And amid all of this melodrama is Mary, the good-hearted nurse, madly in love with Vance. What about those strange noises that we hear coming from the attic? The noises that sound like footsteps? That would be Laura, the mad woman in the attic (the films very own Bertha Mason), kept there in seclusion as Vance works on curing her of her deformity through radical skin grafting experiments. Oh, and we can't forget about the killer, can we?

Except that the film does, because it doesn't quite feel like THE MURDER CLINIC was designed to ever be a straight forward murder mystery. The film was co-written by Ernesto Gastaldi, one of the great giallo screenwriters. THE MURDER CLINIC, in many, many ways, feels a dry run for Gastaldi's later giallo masterwork, YOUR VICE IS A LOCKED ROOM AND ONLY I HAVE THE KEY. Both films are built on the backs of Victorian Gothic literature tropes and both films are loaded with poisonous relationships, characters stuck in seemingly inescapable personal hells, and are rife with potential violence. Both films feature typical giallo killers slashing women to shreds, but neither film ever really commits to being a proper giallo film. 

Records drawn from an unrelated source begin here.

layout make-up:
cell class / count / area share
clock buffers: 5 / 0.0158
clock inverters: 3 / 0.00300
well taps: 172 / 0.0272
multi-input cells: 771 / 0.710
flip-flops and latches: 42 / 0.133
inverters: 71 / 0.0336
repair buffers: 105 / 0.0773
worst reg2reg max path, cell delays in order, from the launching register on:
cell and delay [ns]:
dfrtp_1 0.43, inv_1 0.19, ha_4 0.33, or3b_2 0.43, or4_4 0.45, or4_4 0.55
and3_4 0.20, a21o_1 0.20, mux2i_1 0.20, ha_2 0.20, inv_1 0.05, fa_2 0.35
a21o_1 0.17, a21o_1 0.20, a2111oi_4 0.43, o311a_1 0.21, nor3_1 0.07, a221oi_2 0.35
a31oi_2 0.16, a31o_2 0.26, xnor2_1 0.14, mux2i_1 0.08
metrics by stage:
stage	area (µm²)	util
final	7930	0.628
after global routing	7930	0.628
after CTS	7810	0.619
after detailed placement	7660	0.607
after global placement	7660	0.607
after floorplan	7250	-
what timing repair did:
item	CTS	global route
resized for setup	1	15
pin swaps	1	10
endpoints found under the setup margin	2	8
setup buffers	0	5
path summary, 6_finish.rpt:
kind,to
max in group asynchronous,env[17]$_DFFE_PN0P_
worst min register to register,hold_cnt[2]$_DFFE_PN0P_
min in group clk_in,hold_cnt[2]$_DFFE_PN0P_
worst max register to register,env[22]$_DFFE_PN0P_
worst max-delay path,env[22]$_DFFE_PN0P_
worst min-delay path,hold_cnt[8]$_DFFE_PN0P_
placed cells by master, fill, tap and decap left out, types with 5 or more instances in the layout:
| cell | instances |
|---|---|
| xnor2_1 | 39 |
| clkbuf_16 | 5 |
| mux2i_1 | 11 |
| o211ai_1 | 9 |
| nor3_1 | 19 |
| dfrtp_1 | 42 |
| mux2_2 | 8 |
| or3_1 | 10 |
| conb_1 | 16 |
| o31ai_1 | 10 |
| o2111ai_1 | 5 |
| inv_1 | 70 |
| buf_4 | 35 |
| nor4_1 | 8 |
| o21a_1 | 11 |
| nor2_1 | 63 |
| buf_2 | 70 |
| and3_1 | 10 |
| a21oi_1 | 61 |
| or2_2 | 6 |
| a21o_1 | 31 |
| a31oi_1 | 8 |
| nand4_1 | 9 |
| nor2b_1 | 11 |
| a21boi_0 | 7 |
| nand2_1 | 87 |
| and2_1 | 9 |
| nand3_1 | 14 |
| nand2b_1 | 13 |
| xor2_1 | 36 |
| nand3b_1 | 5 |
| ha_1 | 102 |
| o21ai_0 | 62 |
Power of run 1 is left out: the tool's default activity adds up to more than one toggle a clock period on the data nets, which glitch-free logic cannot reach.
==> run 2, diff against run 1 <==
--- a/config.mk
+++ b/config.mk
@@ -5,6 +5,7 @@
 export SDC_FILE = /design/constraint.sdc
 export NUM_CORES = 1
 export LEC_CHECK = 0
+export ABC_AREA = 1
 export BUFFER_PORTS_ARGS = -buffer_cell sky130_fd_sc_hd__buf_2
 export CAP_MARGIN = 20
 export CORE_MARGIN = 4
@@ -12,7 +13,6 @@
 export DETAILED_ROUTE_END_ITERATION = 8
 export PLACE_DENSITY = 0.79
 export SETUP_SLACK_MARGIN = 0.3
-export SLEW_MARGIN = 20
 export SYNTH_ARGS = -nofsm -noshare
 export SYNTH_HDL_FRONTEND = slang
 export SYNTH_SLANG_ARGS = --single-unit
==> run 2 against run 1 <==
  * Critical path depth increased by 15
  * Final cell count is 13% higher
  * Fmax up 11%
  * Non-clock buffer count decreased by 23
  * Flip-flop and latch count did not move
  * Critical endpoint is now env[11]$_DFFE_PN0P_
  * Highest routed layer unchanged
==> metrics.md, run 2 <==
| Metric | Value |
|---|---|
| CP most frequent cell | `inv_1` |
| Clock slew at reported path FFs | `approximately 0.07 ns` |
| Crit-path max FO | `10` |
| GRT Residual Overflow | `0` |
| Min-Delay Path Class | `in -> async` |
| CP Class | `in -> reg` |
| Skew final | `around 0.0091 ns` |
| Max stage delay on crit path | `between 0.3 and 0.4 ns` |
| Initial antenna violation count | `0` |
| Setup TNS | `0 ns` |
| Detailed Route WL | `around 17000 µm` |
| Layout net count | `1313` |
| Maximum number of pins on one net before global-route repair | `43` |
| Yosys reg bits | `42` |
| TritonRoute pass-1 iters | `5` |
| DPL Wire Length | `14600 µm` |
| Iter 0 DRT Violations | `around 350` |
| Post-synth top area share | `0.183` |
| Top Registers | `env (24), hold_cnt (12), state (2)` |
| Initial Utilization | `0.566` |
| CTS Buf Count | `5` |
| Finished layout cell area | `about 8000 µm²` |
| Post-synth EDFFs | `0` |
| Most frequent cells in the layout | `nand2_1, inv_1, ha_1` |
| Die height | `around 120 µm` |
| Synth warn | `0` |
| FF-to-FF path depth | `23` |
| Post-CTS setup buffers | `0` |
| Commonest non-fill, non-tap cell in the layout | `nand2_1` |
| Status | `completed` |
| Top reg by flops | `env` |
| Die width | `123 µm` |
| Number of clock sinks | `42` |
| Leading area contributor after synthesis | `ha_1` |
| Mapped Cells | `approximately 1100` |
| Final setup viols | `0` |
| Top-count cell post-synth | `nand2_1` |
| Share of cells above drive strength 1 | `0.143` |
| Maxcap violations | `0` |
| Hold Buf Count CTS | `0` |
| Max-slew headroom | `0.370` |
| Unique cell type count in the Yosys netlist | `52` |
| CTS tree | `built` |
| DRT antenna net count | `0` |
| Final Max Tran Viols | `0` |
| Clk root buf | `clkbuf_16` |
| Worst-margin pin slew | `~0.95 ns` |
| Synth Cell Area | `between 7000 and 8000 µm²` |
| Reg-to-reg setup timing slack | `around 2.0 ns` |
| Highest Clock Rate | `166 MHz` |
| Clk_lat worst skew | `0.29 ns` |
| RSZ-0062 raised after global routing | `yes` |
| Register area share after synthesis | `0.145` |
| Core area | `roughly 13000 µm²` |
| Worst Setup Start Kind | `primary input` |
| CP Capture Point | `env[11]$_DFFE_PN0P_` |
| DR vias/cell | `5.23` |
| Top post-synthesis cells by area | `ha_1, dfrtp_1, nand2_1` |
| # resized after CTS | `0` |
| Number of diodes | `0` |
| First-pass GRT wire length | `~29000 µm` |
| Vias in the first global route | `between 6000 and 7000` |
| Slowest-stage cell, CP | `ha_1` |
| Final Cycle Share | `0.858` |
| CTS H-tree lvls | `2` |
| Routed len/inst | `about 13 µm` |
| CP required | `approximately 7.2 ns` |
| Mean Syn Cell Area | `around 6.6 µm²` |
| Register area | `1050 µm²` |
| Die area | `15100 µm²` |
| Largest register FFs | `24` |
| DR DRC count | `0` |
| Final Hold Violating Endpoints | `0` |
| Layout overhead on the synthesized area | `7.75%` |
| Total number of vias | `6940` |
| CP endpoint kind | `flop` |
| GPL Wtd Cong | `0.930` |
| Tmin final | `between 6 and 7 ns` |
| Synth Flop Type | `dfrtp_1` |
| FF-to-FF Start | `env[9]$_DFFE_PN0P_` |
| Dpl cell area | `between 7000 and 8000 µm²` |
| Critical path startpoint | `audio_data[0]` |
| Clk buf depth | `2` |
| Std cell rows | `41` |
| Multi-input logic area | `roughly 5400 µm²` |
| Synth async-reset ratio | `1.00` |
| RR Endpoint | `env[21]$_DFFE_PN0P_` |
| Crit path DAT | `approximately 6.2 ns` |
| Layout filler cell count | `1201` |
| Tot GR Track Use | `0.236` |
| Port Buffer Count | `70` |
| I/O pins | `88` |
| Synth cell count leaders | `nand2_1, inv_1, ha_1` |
==> config.mk <==
export PLATFORM = sky130hd
export DESIGN_NAME = pipe_share_arbiter
export DESIGN_NICKNAME = d
export VERILOG_FILES = /design/src/rtl/pipe_arb_pkg.sv /design/src/rtl/pipe_tag_delay.sv /design/src/rtl/pipe_share_arbiter.sv
export SDC_FILE = /design/constraint.sdc
export NUM_CORES = 1
export LEC_CHECK = 0
export ABC_AREA = 1
export CORE_MARGIN = 4
export CORE_UTILIZATION = 39
export DETAILED_ROUTE_END_ITERATION = 16
export GPL_ROUTABILITY_DRIVEN = 0
export HOLD_SLACK_MARGIN = 0.05
export MAX_ROUTING_LAYER = met4
export PLACE_DENSITY = 0.86
export SYNTH_ARGS = -nofsm -noshare
export SYNTH_HDL_FRONTEND = slang
export SYNTH_SLANG_ARGS = --single-unit
==> constraint.sdc <==
create_clock -name clk -period 6.7 [get_ports clk]
set_input_delay 1.34 -clock clk [delete_from_list [all_inputs] [get_ports clk]]
set_output_delay 1.34 -clock clk [all_outputs]
set_load 0.005 [all_outputs]
==> src/rtl/pipe_arb_pkg.sv <==
// Shared definitions for the pipeline-sharing arbiter: width helper, tag record
// layout {valid, tag} and the statistics counter width.
package pipe_arb_pkg;

  localparam int STATS_W   = 16;
  // Widest tag needed for the largest supported requester count (16).
  localparam int MAX_TAG_W = 4;

  typedef struct packed {
    logic                 valid;
    logic [MAX_TAG_W-1:0] tag;
  } tag_rec_t;

  function automatic int clog2(input int value);
    int r;
    r = 0;
    while ((1 << r) < value) r++;
    return r;
  endfunction

endpackage

==> src/rtl/pipe_tag_delay.sv <==
// LATENCY-stage shift register carrying {valid, tag} alongside the shared
// pipeline so each pipeline output can be routed back to its requester.
module pipe_tag_delay
  import pipe_arb_pkg::*;
#(
  parameter int LATENCY = 5
) (
  input  logic     clk,
  input  logic     rst,
  input  tag_rec_t tag_i,
  output tag_rec_t tag_o
);

  tag_rec_t stage_q [LATENCY];

  always_ff @(posedge clk) begin
    if (rst) begin
      for (int i = 0; i < LATENCY; i++) stage_q[i] <= '0;
    end else begin
      stage_q[0] <= tag_i;
      for (int i = 1; i < LATENCY; i++) stage_q[i] <= stage_q[i-1];
    end
  end

  assign tag_o = stage_q[LATENCY-1];

endmodule

==> src/rtl/pipe_share_arbiter.sv <==
// Round-robin sharing of one fixed-latency, non-stallable pipeline among NUM_REQ
// requesters. Optional per-requester grant counters under PIPE_ARB_STATS_EN.
//
// Handshake: req_valid[i] may be raised at any time; a transfer happens in a cycle
// where req_valid[i] & req_ready[i]. At most one req_ready bit is ever set.
// Responses carry no backpressure: resp_valid is a one-cycle pulse that must be taken.
module pipe_share_arbiter
  import pipe_arb_pkg::*;
#(
  parameter int NUM_REQ    = 4,
  parameter int DATA_WIDTH = 32,
  parameter int LATENCY    = 5
) (
  input  logic                          clk,
  input  logic                          rst,
  input  logic                          arb_en,
  input  logic [NUM_REQ-1:0]            req_valid,
  input  logic [NUM_REQ*DATA_WIDTH-1:0] req_data,
  output logic [NUM_REQ-1:0]            req_ready,
  output logic [DATA_WIDTH-1:0]         pipe_din,
  output logic                          pipe_din_valid,
  input  logic [DATA_WIDTH-1:0]         pipe_dout,
  input  logic                          pipe_dout_valid,
  output logic [DATA_WIDTH-1:0]         resp_data,
  output logic [NUM_REQ-1:0]            resp_valid,
  output logic                          busy,
`ifdef PIPE_ARB_STATS_EN
  output logic [NUM_REQ*STATS_W-1:0]    grant_cnt,
`endif
  output logic                          err_orphan
);

  localparam int TAG_W   = clog2(NUM_REQ);
  localparam int DRAIN_W = clog2(LATENCY + 1);
  localparam int IF_W    = clog2(LATENCY + 2);

  logic [TAG_W-1:0]      ptr_q, ptr_d;
  logic [TAG_W-1:0]      grant_idx;
  logic                  grant_found;
  logic [TAG_W:0]        cand;
  logic [DATA_WIDTH-1:0] sel_data;

  logic                  din_valid_q;
  logic [DATA_WIDTH-1:0] din_q;
  logic [TAG_W-1:0]      issue_tag_q;

  logic [DRAIN_W-1:0]    drain_q, drain_d;
  logic                  draining;
  logic [IF_W-1:0]       inflight_q, inflight_d;
  logic                  orphan_q, orphan_d;

  tag_rec_t              tag_in, tag_out;
  logic                  resp_hit;

  assign draining = (drain_q != '0);

  // Round-robin search starting at ptr_q, wrapping modulo NUM_REQ.
  always_comb begin
    grant_found = 1'b0;
    grant_idx   = '0;
    cand        = '0;
    if (arb_en && !draining) begin
      for (int k = 0; k < NUM_REQ; k++) begin
        cand = {1'b0, ptr_q} + (TAG_W+1)'(k);
        if (cand >= (TAG_W+1)'(NUM_REQ)) cand = cand - (TAG_W+1)'(NUM_REQ);
        if (!grant_found && req_valid[cand[TAG_W-1:0]]) begin
          grant_found = 1'b1;
          grant_idx   = cand[TAG_W-1:0];
        end
      end
    end
  end

  always_comb begin
    req_ready = '0;
    if (grant_found) req_ready[grant_idx] = 1'b1;
  end

  always_comb begin
    sel_data = '0;
    for (int i = 0; i < NUM_REQ; i++) begin
      if (grant_idx == TAG_W'(i)) sel_data = req_data[i*DATA_WIDTH +: DATA_WIDTH];
    end
  end

  always_comb begin
    ptr_d = ptr_q;
    if (grant_found) begin
      ptr_d = (grant_idx == TAG_W'(NUM_REQ - 1)) ? '0 : grant_idx + 1'b1;
    end
  end

  always_ff @(posedge clk) begin
    if (rst) begin
      ptr_q       <= '0;
      din_valid_q <= 1'b0;
      din_q       <= '0;
      issue_tag_q <= '0;
    end else begin
      ptr_q       <= ptr_d;
      din_valid_q <= grant_found;
      if (grant_found) begin
        din_q       <= sel_data;
        issue_tag_q <= grant_idx;
      end
    end
  end

  assign pipe_din       = din_q;
  assign pipe_din_valid = din_valid_q;

  assign tag_in.valid = din_valid_q;
  assign tag_in.tag   = MAX_TAG_W'(issue_tag_q);

  pipe_tag_delay #(
    .LATENCY (LATENCY)
  ) u_tag_delay (
    .clk   (clk),
    .rst   (rst),
    .tag_i (tag_in),
    .tag_o (tag_out)
  );

  // Pipeline outputs during drain are stale leftovers of a pre-reset run.
  assign resp_hit  = !draining && pipe_dout_valid && tag_out.valid;
  assign resp_data = pipe_dout;

  always_comb begin
    resp_valid = '0;
    for (int i = 0; i < NUM_REQ; i++) begin
      resp_valid[i] = resp_hit && (tag_out.tag == MAX_TAG_W'(i));
    end
  end

  always_comb begin
    drain_d = drain_q;
    if (draining) drain_d = drain_q - 1'b1;
  end

  // Items are counted from acceptance until their tag leaves the delay line,
  // whether or not the pipeline produced a matching valid.
  always_comb begin
    inflight_d = inflight_q;
    case ({grant_found, tag_out.valid})
      2'b10:   inflight_d = inflight_q + 1'b1;
      2'b01:   inflight_d = inflight_q - 1'b1;
      default: inflight_d = inflight_q;
    endcase
  end

  assign orphan_d = orphan_q | (!draining && pipe_dout_valid && !tag_out.valid);

  always_ff @(posedge clk) begin
    if (rst) begin
      drain_q    <= DRAIN_W'(LATENCY);
      inflight_q <= '0;
      orphan_q   <= 1'b0;
    end else begin
      drain_q    <= drain_d;
      inflight_q <= inflight_d;
      orphan_q   <= orphan_d;
    end
  end

  assign busy       = (inflight_q != '0) || draining;
  assign err_orphan = orphan_q;

`ifdef PIPE_ARB_STATS_EN
  logic [STATS_W-1:0] cnt_q [NUM_REQ];

  always_ff @(posedge clk) begin
    if (rst) begin
      for (int i = 0; i < NUM_REQ; i++) cnt_q[i] <= '0;
    end else if (grant_found && (cnt_q[grant_idx] != '1)) begin
      cnt_q[grant_idx] <= cnt_q[grant_idx] + 1'b1;
    end
  end

  for (genvar gi = 0; gi < NUM_REQ; gi++) begin : g_cnt
    assign grant_cnt[gi*STATS_W +: STATS_W] = cnt_q[gi];
  end
`endif

endmodule

==> results.json <==
{
  "ff2ff_path_depth": 21,
  "post-route-period-util_pct": 82.0,
  "cts_tree": "done",
  "gr-usage-all-layers_pct": 22.7,
  "worstMarginPinSlew_ns": 1.23,
  "p_total_uw": 956,
  "grt_use_met1_pct": 24.5,
  "gr-total-overflow": 0,
  "skew_ns": 0.0125,
  "end_kind": "primary output",
  "mostFrequentLayoutCells": "195 x nand2_1, 178 x clkdlybuf4s50_1, 91 x nor2_1, 63 x o21ai_0, 59 x dfxtp_1",
  "firstDrtPassIters": 5,
  "netlist_instances": 604,
  "postCtsSetupBuffers": 0,
  "diodes": 0,
  "synth_compound_area_share_pct": 15.9,
  "critPathMaxFanout": 33,
  "setup_tns_ns": 0,
  "synth_fa_ha_area_share_pct": 2.93,
  "rsz0062_at_grt": "no",
  "yosysWarnings": 0,
  "synth.mux.area_fraction_pct": 0,
  "cp.arrival_ns": 4.16,
  "syn-mean-instance-area_um2": 6.08,
  "fillers": 851,
  "path_class": "in -> out",
  "antenna_found_initial": 0,
  "fin_util_pct": 58.9,
  "drt_iter0_markers": 217,
  "die_area_um2": 11000,
  "critPathLaunchType": "input pin",
  "drv_cap": 0,
  "syn_to_final_growth_pct": 47.4,
  "grtUsageMet2_pct": 40.6,
  "synthXorXnorAreaFrac_pct": 0.238,
  "coreArea_um2": 9200,
  "hpwl_um": 9070,
  "wirelength_um": 12200,
  "via_count": 4130,
  "die_y_um": 105,
  "h-tree-depth": 3,
  "ys_ff_latch": 59,
  "final_common_cell": "nand2_1",
  "drc": 0,
  "start_util_pct": 40.0,
  "busiest_layer": "met2",
  "hold_viol": 0,
  "cts_buffers": 9,
  "leakagePower_nw": 2.35,
  "hp-class": "reg -> reg",
  "grt_pass1_wl_um": 19900,
  "grt_max_degree": 66,
  "die_x_um": 105,
  "clk_latency_ns": 0.34,
  "yosysSeqAreaShare_pct": 32.1,
  "cts-resized-gates": 0,
  "hold_buffers": 0,
  "cts-root-buf": "clkbuf_8",
  "hold_depth": 2,
  "ctsLongestPathBuffers": 2,
  "power_density_nw_per_um2": 176,
  "synthSimpleGateAreaFrac_pct": 33.2,
  "via_per_inst": 4.89,
  "fmax_mhz": 182,
  "path_clk_slew_ns": 0.07,
  "outcome": "complete, no violations",
  "cp.required_ns": 5.36,
  "grt_use_met3_pct": 6.24,
  "rows": 35,
  "drv_slew": 0,
  "final_antenna_net_count": 0,
  "ios": 243,
  "max_slew_margin_pct": 17.8,
  "layout.nets": 905,
  "first_global_vias": 4084,
  "clkSinkCount": 59,
  "peakVddDrop_uv": 110,
  "synth_nets": 780,
  "setup_viol": 0,
  "drive_above_1_share_pct": 4.50,
  "port_buffers": 178,
  "timing.final.crit_period_ns": 5.50,
  "syn_area_um2": 3670,
  "wire_per_inst_um": 14.4,
  "synth_top_family_by_area": "simple AND/OR/NAND/NOR gates",
  "synth.distinct_cells": 24
}
[cells by family (layout without fill, tap and decap cells)]
kind of cell	Yosys count	count (layout)
adder cells (fa/ha/maj)	8	8
AND/OR/NAND/NOR	310	310
buffers and inverters	110	240
flip-flops	59	59
XOR/XNOR	1	1
AO/OA/AOI/OAI	116	116
[where the power goes]
| part | leakage, nW | switching (mW) | total, mW | internal [mW] |
|---|---|---|---|---|
| sequential | 0.477 | 0.0114 | 0.381 | 0.370 |
| clock | 0.105 | 0.156 | 0.334 | 0.178 |
| combinational | 1.77 | 0.106 | 0.241 | 0.135 |
| total | 2.35 | 0.273 | 0.956 | 0.683 |
[layer usage]
metal  vias to the layer above  part of all wire (%)
li1                       2105                     -
met1                      1820                    41
met2                       182                    49
met3                        23                   7.1
met4                         0                   2.1
met5                         -                     0
[layout make-up]
type	instances	area, um2	share of cell area (%)
clock buffer	9	124	2.29
clock inverter	7	82.6	1.52
inverter	42	158	2.91
multi-input combinational	435	1920	35.5
sequential	59	1180	21.8
tap	111	139	2.56
timing repair buffer	182	1810	33.4
[cells in the mapped netlist]
master | number | area, um2
a21oi_1 | 42 | 210
buf_1 | 4 | 15.0
buf_2 | 6 | 30.0
buf_4 | 35 | 263
buf_6 | 3 | 33.8
clkbuf_1 | 20 | 75.1
dfxtp_1 | 59 | 1180
fa_1 | 1 | 20.0
ha_1 | 7 | 87.6
inv_1 | 39 | 146
inv_2 | 3 | 11.3
nand2_1 | 195 | 732
nand2_2 | 5 | 31.3
nand3_1 | 8 | 40.0
nand3_2 | 2 | 20.0
nand3b_1 | 1 | 7.51
nand4_1 | 2 | 12.5
nor2_1 | 92 | 345
nor2_4 | 1 | 11.3
nor3_1 | 4 | 20.0
o21a_1 | 1 | 7.51
o21ai_0 | 63 | 315
o21ai_1 | 10 | 50.1
xnor2_1 | 1 | 8.76
[flip-flops by register name, indices dropped and copies added, names as in the netlist]
signal               count
inflight_q               3
drain_q                  3
pipe_din_valid           1
ptr_q                    2
pipe_din                32
issue_tag_q              2
u_tag_delay.stage_q     15
err_orphan               1
[final timing paths]
kind	startpoint	endpoint	slack, ns
worst min-delay path	u_tag_delay.stage_q[0][14]$_SDFF_PP0_	u_tag_delay.stage_q[0][19]$_SDFF_PP0_	0.41
worst max register to register	ptr_q[0]$_SDFFE_PP0P_	pipe_din[30]$_SDFFE_PP0P_	2.92
worst min register to register	u_tag_delay.stage_q[0][14]$_SDFF_PP0_	u_tag_delay.stage_q[0][19]$_SDFF_PP0_	0.41
worst max-delay path	req_valid[2]	req_ready[2]	1.20
[critical path, stage by stage]
cell and delay, ns:
clkdlybuf4s50_1 0.47, inv_1 0.05, nand2_1 0.09, nand3_1 0.11
nand2_1 0.13, inv_1 0.09, nand3_1 0.12, nand3_1 0.07
nand3_1 0.15, inv_1 0.08, ha_1 0.19, inv_1 0.67
nor2_1 0.11, clkdlybuf4s50_1 0.48
[per-stage QoR]
stage / std cells / worst slack (ns) / hold WS, ns / cell area, um2
after floorplan: 604 / 2.47 / 0.388 / 3670
after global routing: 845 / 0.918 / 0.420 / 5420
final: 845 / 1.20 / 0.406 / 5420
after CTS: 845 / 1.20 / 0.400 / 5420
after global placement: 829 / 1.36 / 0.389 / 5210
after detailed placement: 829 / 1.21 / 0.397 / 5210
Note: power is estimated with default switching activity, not from simulation.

YOUR VICE IS A LOCKED ROOM AND ONLY I HAVE THE KEY is (more of less) an adaptation of Poe's The Black Cat, with the black gloved killer angle of the first half treated as a massive red herring, something that appears to have been included just to throw us off the films true motive. The killing scenes in THE MURDER CLINIC are more directly tied into the narrative, but they come off as afterthoughts, like they were given more and more emphasis as the script went through revisions.

That might be because the murder mystery angle of the film feels far less thought out than the more melodramatic angles. For example, it's a bit difficult to believe that Gisele would so brazenly attempt to blackmail Vance, especially when she believes him to be a cold blooded killer. The idea that Vance is keeping Laura in the attic isn't well thought out either. The film could have taken the more interesting EYES WITHOUT A FACE tactic of having Vance killing young women for their skin, all so he could carry out his guilt ridden experiments in skin grafting. I suppose we're meant to think that Laura is responsible for the killings, but the film never bothers to give her a proper motive. Fred is the only likely suspect the film offers up. There's a short scene of Fred attacking Gisele in her bedroom, a scene that only exists so the film can conjure up a believable guilty party.

THE MURDER CLINIC spends an awful lot of time (nearly 40 of its relatively short 87 minutes) just getting all of these characters under the same roof. It then spends another 15 or so minutes getting down to business working out the love triangles, the blackmail angle, telling us of Vance's troubled past and Laura's accident… It is one hell of a busy hour and through much of that hour, I was really engaged with the film. I was enjoying trying to figure out just who was playing who, why no one seemed all that bothered by Janey's first act murder, or where the film was going to take the characters as all these personalities began to clash and crumble.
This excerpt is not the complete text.